Beginning with the first line, copy out each line of the material until the line containing "for (i = 0; i < N_IN; i++) begin : g_in" has been copied as well.
· · · · · · ·
$ cat config.mk
export PLATFORM = sky130hd
export DESIGN_NAME = pin_assign_check
export DESIGN_NICKNAME = d
export VERILOG_FILES = /design/src/design/alarm_pkg.sv /design/src/design/pin_assign_check.sv
export SDC_FILE = /design/constraint.sdc
export NUM_CORES = 1
export LEC_CHECK = 0
export ABC_CLOCK_PERIOD_IN_PS = 800
export BUFFER_PORTS_ARGS = -buffer_cell sky130_fd_sc_hd__buf_4
export CORE_AREA = 2 2 69 71
export DETAILED_ROUTE_END_ITERATION = 12
export DIE_AREA = 0 0 71 73
export GPL_ROUTABILITY_DRIVEN = 1
export PLACE_DENSITY = 0.74
export SLEW_MARGIN = 20
export SYNTH_ARGS = -nofsm -noshare
export SYNTH_HDL_FRONTEND = slang
export SYNTH_SLANG_ARGS = --single-unit
$ cat constraint.sdc
create_clock -name vclk -period 0.8
set_input_delay 0.12 -clock vclk [all_inputs]
set_output_delay 0.12 -clock vclk [all_outputs]
set_load 0.005 [all_outputs]
$ cat src/design/alarm_pkg.sv
// types shared by the alarm checker modules
package alarm_pkg;

	typedef struct packed {
		logic [7:0] main_code;
		logic [7:0] sub_code;
	} alarm_code_t;

	// one general input assignment: two function slots and a logic setting
	typedef struct packed {
		logic [1:0] logic_sel;
		logic [7:0] func_b;
		logic [7:0] func_a;
	} pin_cfg_t;

endpackage

$ cat src/design/pin_assign_check.sv
// per-pin checks of input and output function assignments
`timescale 1ns/100ps
module pin_assign_check
	import alarm_pkg::*;
#(
	parameter int         N_IN         = 8,
	parameter logic [7:0] MAX_IN_FUNC  = 8'h3F,
	parameter logic [7:0] MAX_OUT_FUNC = 8'h3F
) (
	// assignments
	input  pin_cfg_t   in_cfg  [N_IN],
	input  wire  [7:0] out_func [2],
	// results
	output logic [N_IN-1:0] in_dup,
	output logic [N_IN-1:0] in_bad,
	output logic [1:0]      out_bad
);

	genvar i;
	generate
		for (i = 0; i < N_IN; i++) begin : g_in
			// two different functions on one pin
			assign in_dup[i] = (in_cfg[i].func_a != 8'h00) &&
				(in_cfg[i].func_b != 8'h00) &&
				(in_cfg[i].func_a != in_cfg[i].func_b);
			// undefined number, or a logic setting other than a or b contact
			assign in_bad[i] = (in_cfg[i].func_a > MAX_IN_FUNC) ||
				(in_cfg[i].func_b > MAX_IN_FUNC) ||
				(in_cfg[i].logic_sel > 2'h1);
		end
		for (i = 0; i < 2; i++) begin : g_out
			assign out_bad[i] = out_func[i] > MAX_OUT_FUNC;
		end
	endgenerate

endmodule // pin_assign_check

; ---- After elaboration in Yosys (flattened, before gate mapping)
; Index checks and enable logic that the tools add are counted.
; W data, S select, Z words.
[totals]
regBits = 0
latch_bits = 0
mem_bits_rw = 0
rom_bits = 0
inputBits = 160
out_inout_bits = 18
wordCells = 82
n_memories = 0
[op_classes]
addsub = 0
multipliers = 0
div_mod_pow = 0
magnitude_cmp = 26
n_eq_ne = 8
shifts = 0
n_mux = 0
bitwise = 0
reduce_logical = 48
[op_table]
columns = op, count
row1 = $gt A8 B6 Y1 const B, 18
row2 = $reduce_bool A8 Y1, 16
row3 = $ne A8 B8 Y1, 8
row4 = $gt A2 B1 Y1 const B, 8
row5 = $logic_and A1 B1 Y1, 16
row6 = $logic_or A1 B1 Y1, 16

; ---- Depth between registers and ports, before layout
[logic_depth]
depth_word = 3
ltp_mapped = 3
depth_no_buf = 3

; ---- Worst setup path after synthesis
; No wires, ideal clock.
[synth_path]
path_kind = in2out
from = input in_cfg[135] (netlist name)
to = output in_dup[0]
arrival_time_ps = 577
required_ps = 680
path_slack_ps = 103
path_stages = 3
cell_sequence = nor4_2 > nand3_1 > o211a_1
[synth_via]
elab_chain_cells = 3
elab_cells_between_ends = 4
classes_between = eq/ne: 1 / reduce/logical: 3
[synth_rtl]
columns = element, line_no
row1 = "start, declared", pin_assign_check.sv:11  ; input pin_cfg_t in_cfg [N_IN],
row2 = $reduce_bool A8 Y1, pin_assign_check.sv:24  ; (in_cfg[i].func_b != 8'h00) &&
row3 = $logic_and A1 B1 Y1, pin_assign_check.sv:23  ; assign in_dup[i] = (in_cfg[i].func_a != 8'h00) &&
row4 = $logic_and A1 B1 Y1 (*), pin_assign_check.sv:24
row5 = "end, declared", pin_assign_check.sv:14  ; output logic [N_IN-1:0] in_dup,
; Every way passes the cells marked *; elsewhere a longest branch is shown, timed or not.

; ---- Worst setup path in the final report
[layout_path]
from = input in_cfg[15] (netlist name)
to = output in_dup[7]
; Same word-level chain as after synthesis.
<file path="src/rtl/smf_regs.svh">
// register map, field positions and reset values of the spi master
// assumes registers sit one per 32-bit word, byte address = index * 4
`ifndef SMF_REGS_SVH
`define SMF_REGS_SVH
// register indices
`define SMF_IDX_DATA 8'hb8
`define SMF_IDX_CTRL 8'hb9
`define SMF_IDX_STAT 8'hba
`define SMF_IDX_DIV 8'hbb
// master_control fields
`define SMF_CTRL_IRQ_EN 6
`define SMF_CTRL_CS_SEL 5
`define SMF_CTRL_SS_ACT 4
`define SMF_CTRL_OVF_MSK 3
`define SMF_CTRL_DRN_MSK 2
`define SMF_CTRL_CPOL 1
`define SMF_CTRL_CPHA 0
`define SMF_CTRL_WMASK 8'h7f
// master_status fields
`define SMF_STAT_TX_EMPTY 7
`define SMF_STAT_TX_FULL 6
`define SMF_STAT_RX_EMPTY 5
`define SMF_STAT_RX_FULL 4
`define SMF_STAT_OVF 3
`define SMF_STAT_DRN 2
// reset values
`define SMF_CTRL_RST 8'h08
`define SMF_DIV_RST 8'h03
// last half-period of a byte: 16 clock edges
`define SMF_HALF_LAST 4'hf
`endif

</file>
<file path="src/rtl/smf_pkg.sv">
// types and address helper shared by the spi master files
// assumes the constants header is on the include path
package smf_pkg;
   // engine states, gray along idle-load-run-done
   typedef enum logic [1:0] {
      st_idle = 2'b00,
      st_load = 2'b01,
      st_run = 2'b11,
      st_done = 2'b10
   } smf_state_t;

   // register index to apb byte address
   function automatic logic [9:0] smf_byte_addr(input logic [7:0] idx);
      smf_byte_addr = {idx, 2'b00};
   endfunction : smf_byte_addr
endpackage : smf_pkg

</file>
<file path="src/rtl/smf_fifo.sv">
// small fifo with registered read data
// assumes one clock; dout follows the head entry one cycle late
`timescale 1ns/1ps
module smf_fifo
   import smf_pkg::*;
#(
   parameter int W = 8,
   parameter int DEPTH = 16
) (
   // clock and reset
   input wire logic clk,
   input wire logic rst_n,
   // control
   input wire logic clr,
   input wire logic push,
   input wire logic [W-1:0] din,
   input wire logic pop,
   // state and data
   output logic [W-1:0] dout,
   output logic full,
   output logic empty
);
   localparam int AW = $clog2(DEPTH);
   logic [W-1:0] mem [DEPTH]; // storage, no reset needed
   logic [AW:0] wp_q; // write pointer with wrap bit
   logic [AW:0] rp_q; // read pointer with wrap bit

   assign empty = (wp_q == rp_q);
   assign full = (wp_q[AW] != rp_q[AW]) && (wp_q[AW-1:0] == rp_q[AW-1:0]);

   // pointers; clear beats push and pop
   always_ff @(posedge clk or negedge rst_n) begin
      if (!rst_n) begin
         wp_q <= '0;
         rp_q <= '0;
      end else if (clr) begin
         wp_q <= '0;
         rp_q <= '0;
      end else begin
         if (push && !full) begin
            wp_q <= wp_q + 1'b1;
         end
         if (pop && !empty) begin
            rp_q <= rp_q + 1'b1;
         end
      end
   end

   // storage write, a push into a full fifo is dropped
   always_ff @(posedge clk) begin
      if (push && !full && !clr) begin
         mem[wp_q[AW-1:0]] <= din;
      end
   end

   // head entry out of a register
   always_ff @(posedge clk or negedge rst_n) begin
      if (!rst_n) begin
         dout <= '0;
      end else begin
         dout <= mem[rp_q[AW-1:0]];
      end
   end
endmodule : smf_fifo

</file>
<file path="src/rtl/smf_shift.sv">
// byte shift engine: clock divider, mode handling, miso synchroniser
// assumes tx_data is valid one cycle after tx_valid rises
`timescale 1ns/1ps
module smf_shift
   import smf_pkg::*;
(
   // clock and reset
   input wire logic clk,
   input wire logic rst_n,
   // configuration
   input wire logic en,
   input wire logic cpol,
   input wire logic cpha,
   input wire logic [7:0] div,
   // transmit side
   input wire logic tx_valid,
   input wire logic [7:0] tx_data,
   output logic tx_pop,
   // receive side
   output logic done,
   output logic [7:0] rx_data,
   output logic idle,
   // serial pins
   input wire logic miso,
   output logic sck,
   output logic mosi
);
   `include "smf_regs.svh"
   smf_state_t st_q; // engine state
   logic [7:0] cnt_q; // half-period counter
   logic [3:0] half_q; // edge count within a byte
   logic [7:0] sh_q; // transmit shift register
   logic [2:0] m_q; // miso synchroniser chain
   logic miso_q; // last level on which second and third agreed
   logic miso_f; // filtered miso, agreed level with no extra flop
   logic tick; // end of a half period

   assign tick = (st_q == st_run) && (cnt_q == div);
   assign tx_pop = (st_q == st_load);
   assign done = (st_q == st_done);
   assign idle = (st_q == st_idle);
   // a fourth flop here would sample one cycle late at divisor 3
   assign miso_f = (m_q[1] == m_q[2]) ? m_q[2] : miso_q;

   // three flops; only the second and third are compared
   always_ff @(posedge clk or negedge rst_n) begin
      if (!rst_n) begin
         m_q <= 3'h0;
         miso_q <= 1'b0;
      end else begin
         m_q <= {m_q[1:0], miso};
         if (m_q[1] == m_q[2]) begin
            miso_q <= m_q[2];
         end
      end
   end

   // state machine; dropping en aborts at once
   always_ff @(posedge clk or negedge rst_n) begin
      if (!rst_n) begin
         st_q <= st_idle;
      end else if (!en) begin
         st_q <= st_idle;
      end else begin
         case (st_q)
            st_idle: if (tx_valid) st_q <= st_load;
            st_load: st_q <= st_run;
            st_run: if (tick && half_q == `SMF_HALF_LAST) st_q <= st_done;
            st_done: st_q <= st_idle;
            default: st_q <= st_idle;
         endcase
      end
   end

   // divider: each half period lasts div+1 cycles
   always_ff @(posedge clk or negedge rst_n) begin
      if (!rst_n) begin
         cnt_q <= 8'h00;
         half_q <= 4'h0;
      end else if (st_q != st_run) begin
         cnt_q <= 8'h00;
         half_q <= 4'h0;
      end else if (tick) begin
         cnt_q <= 8'h00;
         half_q <= half_q + 4'h1;
      end else begin
         cnt_q <= cnt_q + 8'h01;
      end
   end

   // serial clock sits at cpol outside a byte
   always_ff @(posedge clk or negedge rst_n) begin
      if (!rst_n) begin
         sck <= 1'b0;
      end else if (st_q != st_run) begin
         sck <= cpol;
      end else if (tick) begin
         sck <= ~sck;
      end
   end

   // shift and sample; cpha picks which edge of each pair samples
   always_ff @(posedge clk or negedge rst_n) begin
      if (!rst_n) begin
         sh_q <= 8'h00;
         mosi <= 1'b0;
         rx_data <= 8'h00;
      end else if (st_q == st_load) begin
         sh_q <= tx_data;
         if (!cpha) begin
            mosi <= tx_data[7];
            sh_q <= {tx_data[6:0], 1'b0};
         end
      end else if (tick) begin
         if (half_q[0] != cpha) begin
            mosi <= sh_q[7];
            sh_q <= {sh_q[6:0], 1'b0};
         end else begin
            rx_data <= {rx_data[6:0], miso_f};
         end
      end
   end
endmodule : smf_shift

</file>
<file path="src/rtl/smf_top.sv">
// apb spi master with write and read fifos and two chip selects
// assumes an apb master on pclk; spi slave on the serial pins
//
// Operation
// data write pushes one byte, 16 deep
// active select and data: shift oldest byte
// every byte sent returns one, appended
// host writes one dummy per read byte
// separate 16-deep read fifo, popped on read
// control bit 6 gates interrupt, flags still set
// control bit 5 picks chip select output
// control bit 4 drives select low when 1
// inactive select clears fifos, engine idle
// host avoids mode change with select activation
// control bit 3 masks overflow, resets masked
// control bit 2 masks drained-idle interrupt
// bits 1:0 hold cpol and cpha
// serial clock idles at cpol
// cpha picks sample edge, cpol inverts
// status shows fifo empty and full flags
// status bit 3 overflow, write one clears
// status bit 2 drained idle, write one clears
// sck is core over twice divisor plus one
// full fifo push sets overflow, drops byte
// irq while enabled and unmasked flag set
`timescale 1ns/1ps
module smf_top
   import smf_pkg::*;
#(
   parameter int DEPTH = 16
) (
   // clock and reset
   input wire logic pclk,
   input wire logic presetn,
   // apb slave
   input wire logic psel,
   input wire logic penable,
   input wire logic pwrite,
   input wire logic [9:0] paddr,
   input wire logic [31:0] pwdata,
   input wire logic [3:0] pstrb,
   output logic [31:0] prdata,
   output logic pready,
   output logic pslverr,
   // spi pins
   output logic sck,
   output logic mosi,
   input wire logic miso,
   output logic chip_select_first_n,
   output logic chip_select_second_n,
   // interrupt
   output logic irq
);
   `include "smf_regs.svh"

   // register state
   logic [7:0] master_control_q; // control register
   logic [7:0] serial_clock_divisor_q; // divisor
   logic ovf_q; // overflow flag
   logic drn_q; // drained idle flag
   logic drn_cond_q; // last drained condition
   logic wait_q; // apb wait state done
   logic [31:0] prdata_q; // read data register

   // apb decode
   logic a_data; // transfer_data_port hit
   logic a_ctrl; // master_control hit
   logic a_stat; // master_status hit
   logic a_div; // divisor hit
   logic mapped; // any register hit
   logic acc; // completing access
   logic wr; // write with low lane
   logic wr_data; // write to data port
   logic rd_data; // read of data port

   // fifo and engine wiring
   logic tx_full; // write fifo full
   logic tx_empty; // write fifo empty
   logic [7:0] tx_dout; // write fifo head
   logic tx_pop; // engine takes head
   logic rx_full; // read fifo full
   logic rx_empty; // read fifo empty
   logic [7:0] rx_dout; // read fifo head
   logic eng_done; // byte finished
   logic eng_idle; // engine idle
   logic [7:0] eng_rx; // received byte

   // control fields
   logic irq_en; // interrupt enable
   logic cs_sel; // select output choice
   logic ss_active; // slave select active
   logic ovf_msk; // overflow mask
   logic drn_msk; // drained idle mask
   logic cpol; // clock polarity
   logic cpha; // clock phase

   // events
   logic ovf_ev; // overflow this cycle
   logic drn_cond; // drained and idle now
   logic drn_ev; // drained condition rose
   logic [7:0] status; // master_status view

   assign irq_en = master_control_q[`SMF_CTRL_IRQ_EN];
   assign cs_sel = master_control_q[`SMF_CTRL_CS_SEL];
   assign ss_active = master_control_q[`SMF_CTRL_SS_ACT];
   assign ovf_msk = master_control_q[`SMF_CTRL_OVF_MSK];
   assign drn_msk = master_control_q[`SMF_CTRL_DRN_MSK];
   assign cpol = master_control_q[`SMF_CTRL_CPOL];
   assign cpha = master_control_q[`SMF_CTRL_CPHA];

   // address decode by word
   assign a_data = (paddr == smf_byte_addr(`SMF_IDX_DATA));
   assign a_ctrl = (paddr == smf_byte_addr(`SMF_IDX_CTRL));
   assign a_stat = (paddr == smf_byte_addr(`SMF_IDX_STAT));
   assign a_div = (paddr == smf_byte_addr(`SMF_IDX_DIV));
   assign mapped = a_data | a_ctrl | a_stat | a_div;

   // one wait state gives the read fifo head time to settle
   assign acc = psel && penable && wait_q;
   assign wr = acc && pwrite && pstrb[0];
   assign wr_data = wr && a_data;
   assign rd_data = acc && !pwrite && a_data;
   assign pready = wait_q;
   assign pslverr = wait_q && !mapped;
   assign prdata = prdata_q;

   // apb wait state: ready on the second access cycle
   always_ff @(posedge pclk or negedge presetn) begin
      if (!presetn) begin
         wait_q <= 1'b0;
      end else begin
         wait_q <= psel && penable && !wait_q;
      end
   end

   // status view
   always_comb begin
      status = 8'h00;
      status[`SMF_STAT_TX_EMPTY] = tx_empty;
      status[`SMF_STAT_TX_FULL] = tx_full;
      status[`SMF_STAT_RX_EMPTY] = rx_empty;
      status[`SMF_STAT_RX_FULL] = rx_full;
      status[`SMF_STAT_OVF] = ovf_q;
      status[`SMF_STAT_DRN] = drn_q;
   end

   // read data captured in the first access cycle
   always_ff @(posedge pclk or negedge presetn) begin
      if (!presetn) begin
         prdata_q <= 32'h0;
      end else if (psel && penable && !wait_q) begin
         if (a_data) begin
            prdata_q <= {24'h0, rx_dout};
         end else if (a_ctrl) begin
            prdata_q <= {24'h0, master_control_q};
         end else if (a_stat) begin
            prdata_q <= {24'h0, status};
         end else if (a_div) begin
            prdata_q <= {24'h0, serial_clock_divisor_q};
         end else begin
            prdata_q <= 32'h0; // unmapped reads zero
         end
      end
   end

   // control register; bit 7 reads zero
   always_ff @(posedge pclk or negedge presetn) begin
      if (!presetn) begin
         master_control_q <= `SMF_CTRL_RST;
      end else if (wr && a_ctrl) begin
         master_control_q <= pwdata[7:0] & `SMF_CTRL_WMASK;
      end
   end

   // divisor register
   always_ff @(posedge pclk or negedge presetn) begin
      if (!presetn) begin
         serial_clock_divisor_q <= `SMF_DIV_RST;
      end else if (wr && a_div) begin
         serial_clock_divisor_q <= pwdata[7:0];
      end
   end

   // overflow on either fifo; the byte itself is lost
   assign ovf_ev = (wr_data && tx_full) || (eng_done && rx_full);

   // overflow flag, a new event wins over the clear
   always_ff @(posedge pclk or negedge presetn) begin
      if (!presetn) begin
         ovf_q <= 1'b0;
      end else if (ovf_ev) begin
         ovf_q <= 1'b1;
      end else if (wr && a_stat && pwdata[`SMF_STAT_OVF]) begin
         ovf_q <= 1'b0;
      end
   end

   // drained idle sets on the rising edge of the condition,
   // otherwise a clear could never stick while idle
   assign drn_cond = tx_empty && eng_idle;
   assign drn_ev = drn_cond && !drn_cond_q;

   // drained idle flag, set wins over clear
   always_ff @(posedge pclk or negedge presetn) begin
      if (!presetn) begin
         drn_cond_q <= 1'b1;
         drn_q <= 1'b0;
      end else begin
         drn_cond_q <= drn_cond;
         if (drn_ev) begin
            drn_q <= 1'b1;
         end else if (wr && a_stat && pwdata[`SMF_STAT_DRN]) begin
            drn_q <= 1'b0;
         end
      end
   end

   // interrupt output from a flop
   always_ff @(posedge pclk or negedge presetn) begin
      if (!presetn) begin
         irq <= 1'b0;
      end else begin
         irq <= irq_en && ((ovf_q && !ovf_msk) || (drn_q && !drn_msk));
      end
   end

   // chip selects; the unselected one stays high
   always_ff @(posedge pclk or negedge presetn) begin
      if (!presetn) begin
         chip_select_first_n <= 1'b1;
         chip_select_second_n <= 1'b1;
      end else begin
         chip_select_first_n <= !(ss_active && !cs_sel);
         chip_select_second_n <= !(ss_active && cs_sel);
      end
   end

   // write fifo, cleared while select inactive
   smf_fifo #(
      .W(8),
      .DEPTH(DEPTH)
   ) u_tx (
      .clk(pclk),
      .rst_n(presetn),
      .clr(!ss_active),
      .push(wr_data),
      .din(pwdata[7:0]),
      .pop(tx_pop),
      .dout(tx_dout),
      .full(tx_full),
      .empty(tx_empty)
   );

   // read fifo, independent of the write fifo
   smf_fifo #(
      .W(8),
      .DEPTH(DEPTH)
   ) u_rx (
      .clk(pclk),
      .rst_n(presetn),
      .clr(!ss_active),
      .push(eng_done),
      .din(eng_rx),
      .pop(rd_data),
      .dout(rx_dout),
      .full(rx_full),
      .empty(rx_empty)
   );

   // shift engine, held idle while select inactive
   smf_shift u_eng (
      .clk(pclk),
      .rst_n(presetn),
      .en(ss_active),
      .cpol(cpol),
      .cpha(cpha),
      .div(serial_clock_divisor_q),
      .tx_valid(!tx_empty),
      .tx_data(tx_dout),
      .tx_pop(tx_pop),
      .done(eng_done),
      .rx_data(eng_rx),
      .idle(eng_idle),
      .miso(miso),
      .sck(sck),
      .mosi(mosi)
   );

   // helper: cycles since sck last changed
   logic sck_prev_q; // sck one cycle ago
   logic [7:0] hold_q; // cycles at current level
   logic seen_q; // an edge already seen this byte

   always_ff @(posedge pclk or negedge presetn) begin
      if (!presetn) begin
         sck_prev_q <= 1'b0;
         hold_q <= 8'h00;
         seen_q <= 1'b0;
      end else begin
         sck_prev_q <= sck;
         hold_q <= (sck != sck_prev_q) ? 8'h00 : hold_q + 8'h01;
         if (eng_idle) begin
            seen_q <= 1'b0;
         end else if (sck != sck_prev_q) begin
            seen_q <= 1'b1;
         end
      end
   end
endmodule : smf_top

</file>
File: config.mk
export PLATFORM = sky130hd
export DESIGN_NAME = drive_enable_fault_supervisor
export DESIGN_NICKNAME = d
export VERILOG_FILES = /design/src/verilog/drive_pkg.sv /design/src/verilog/drive_enable_fault_supervisor.sv /design/src/verilog/enable_edge_detect.sv
export VERILOG_INCLUDE_DIRS = /design/src /design/src/verilog
export SDC_FILE = /design/constraint.sdc
export NUM_CORES = 2
export LEC_CHECK = 0
export ABC_AREA = 0
export BUFFER_PORTS_ARGS = -buffer_cell sky130_fd_sc_hd__buf_2
export CAP_MARGIN = 20
export CORE_ASPECT_RATIO = 1.75
export CORE_UTILIZATION = 50
export DETAILED_ROUTE_END_ITERATION = 12
export PLACE_DENSITY = 0.68
export SYNTH_ARGS = -nofsm -noshare
export SYNTH_HDL_FRONTEND = slang
export SYNTH_SLANG_ARGS = --single-unit
File: constraint.sdc
create_clock -name clk -period 5.2 [get_ports clk]
set_clock_uncertainty 0.1 [all_clocks]
set_input_delay 0.26 -clock clk [delete_from_list [all_inputs] [get_ports clk]]
set_output_delay 0.26 -clock clk [all_outputs]
set_load 0.02 [all_outputs]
· · · · · · ·
Result for this task —
$ cat config.mk
export PLATFORM = sky130hd
export DESIGN_NAME = pin_assign_check
export DESIGN_NICKNAME = d
export VERILOG_FILES = /design/src/design/alarm_pkg.sv /design/src/design/pin_assign_check.sv
export SDC_FILE = /design/constraint.sdc
export NUM_CORES = 1
export LEC_CHECK = 0
export ABC_CLOCK_PERIOD_IN_PS = 800
export BUFFER_PORTS_ARGS = -buffer_cell sky130_fd_sc_hd__buf_4
export CORE_AREA = 2 2 69 71
export DETAILED_ROUTE_END_ITERATION = 12
export DIE_AREA = 0 0 71 73
export GPL_ROUTABILITY_DRIVEN = 1
export PLACE_DENSITY = 0.74
export SLEW_MARGIN = 20
export SYNTH_ARGS = -nofsm -noshare
export SYNTH_HDL_FRONTEND = slang
export SYNTH_SLANG_ARGS = --single-unit
$ cat constraint.sdc
create_clock -name vclk -period 0.8
set_input_delay 0.12 -clock vclk [all_inputs]
set_output_delay 0.12 -clock vclk [all_outputs]
set_load 0.005 [all_outputs]
$ cat src/design/alarm_pkg.sv
// types shared by the alarm checker modules
package alarm_pkg;

	typedef struct packed {
		logic [7:0] main_code;
		logic [7:0] sub_code;
	} alarm_code_t;

	// one general input assignment: two function slots and a logic setting
	typedef struct packed {
		logic [1:0] logic_sel;
		logic [7:0] func_b;
		logic [7:0] func_a;
	} pin_cfg_t;

endpackage

$ cat src/design/pin_assign_check.sv
// per-pin checks of input and output function assignments
`timescale 1ns/100ps
module pin_assign_check
	import alarm_pkg::*;
#(
	parameter int         N_IN         = 8,
	parameter logic [7:0] MAX_IN_FUNC  = 8'h3F,
	parameter logic [7:0] MAX_OUT_FUNC = 8'h3F
) (
	// assignments
	input  pin_cfg_t   in_cfg  [N_IN],
	input  wire  [7:0] out_func [2],
	// results
	output logic [N_IN-1:0] in_dup,
	output logic [N_IN-1:0] in_bad,
	output logic [1:0]      out_bad
);

	genvar i;
	generate
		for (i = 0; i < N_IN; i++) begin : g_in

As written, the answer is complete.